According to page 110 of http://www.amd.com/us-en/assets/content_type/white_papers_and_tech_docs/31116.pdf , some kind of temperature value is accessible through "SB-TSI" and "F3xA4[CurTmp]".
Does anyone know what these are and how they can be accessed in MASM programs? The AMD manuals are difficult for me to understand, so I was unable to find this information. Can someone help me a bit?
Many thanks in advance.
Minus reading it via a driver, the only way I know of in ring3 is via WMI, here's an example vbscript(.vbs) that does it, and it doesn't work for most CPU's. You can find MASM WMI code on the board somewhere.
strServer = "."
Set objWMI = GetObject("winmgmts://" & strServer & "/root\WMI")
Set objInstances = objWMI.InstancesOf("MSAcpi_ThermalZoneTemperature",48)
On Error Resume Next
For Each objInstance in objInstances
With objInstance
WScript.Echo .Active
WScript.Echo Join(.ActiveTripPoint, ", ")
WScript.Echo .ActiveTripPointCount
WScript.Echo .CriticalTripPoint
WScript.Echo .CurrentTemperature
WScript.Echo .InstanceName
WScript.Echo .PassiveTripPoint
WScript.Echo .Reserved
WScript.Echo .SamplingPeriod
WScript.Echo .ThermalConstant1
WScript.Echo .ThermalConstant2
WScript.Echo .ThermalStamp
End With
On Error Goto 0
Next
Would it be possible to write a program with ring 0 access?
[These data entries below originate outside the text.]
`config.mk`:
```
export PLATFORM = sky130hd
export DESIGN_NAME = if_fetch_unit
export DESIGN_NICKNAME = d
export VERILOG_FILES = /design/src/rtl/mips_pkg.sv /design/src/rtl/if_skid_buf.sv /design/src/rtl/if_fetch_unit.sv
export SDC_FILE = /design/constraint.sdc
export NUM_CORES = 1
export LEC_CHECK = 0
export ABC_AREA = 0
export CORE_UTILIZATION = 47
export CTS_CLUSTER_DIAMETER = 80
export DETAILED_ROUTE_END_ITERATION = 12
export GPL_TIMING_DRIVEN = 0
export PLACE_DENSITY = 0.78
export SLEW_MARGIN = 20
export SYNTH_ARGS = -nofsm -noshare
export SYNTH_HDL_FRONTEND = slang
export SYNTH_HIERARCHICAL = 1
export SYNTH_SLANG_ARGS = --single-unit
export TNS_END_PERCENT = 30
```
`constraint.sdc`:
```
create_clock -name clk -period 2.1 [get_ports clk]
set_input_delay 0.525 -clock clk [delete_from_list [all_inputs] [get_ports clk]]
set_output_delay 0.525 -clock clk [all_outputs]
set_load 0.01 [all_outputs]
```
Would it be possible to write a driver in MASM? What exactly makes a program a driver in Windows XP? (My ASM textbook doesn't explain this.) I'd be grateful for any info you can give me.
a driver is typically defined as "software that drives hardware" in our case it'd be software that communicates with the mobo to recieve the CPU temperature, and while it's not easy, it is possible. the program "speedfan" does it, but I think he did a lot of reversing and such. If you want to create a driver in win2k+(.drv, on 9x it's called vxd) check out http://www.freewebs.com/four-f/. As far as detecting CPU temp in kernel mode, I have no idea.
Turns out that reading the temperature through WMI doesn't work for me, since my system doesn't support MSAcpi_ThermalZoneTemperature or any of the other possible classes (such as CIM_TemperatureProbe).
So I guess the only way is to write a driver (and learn to write them), which seems like a massive undertaking.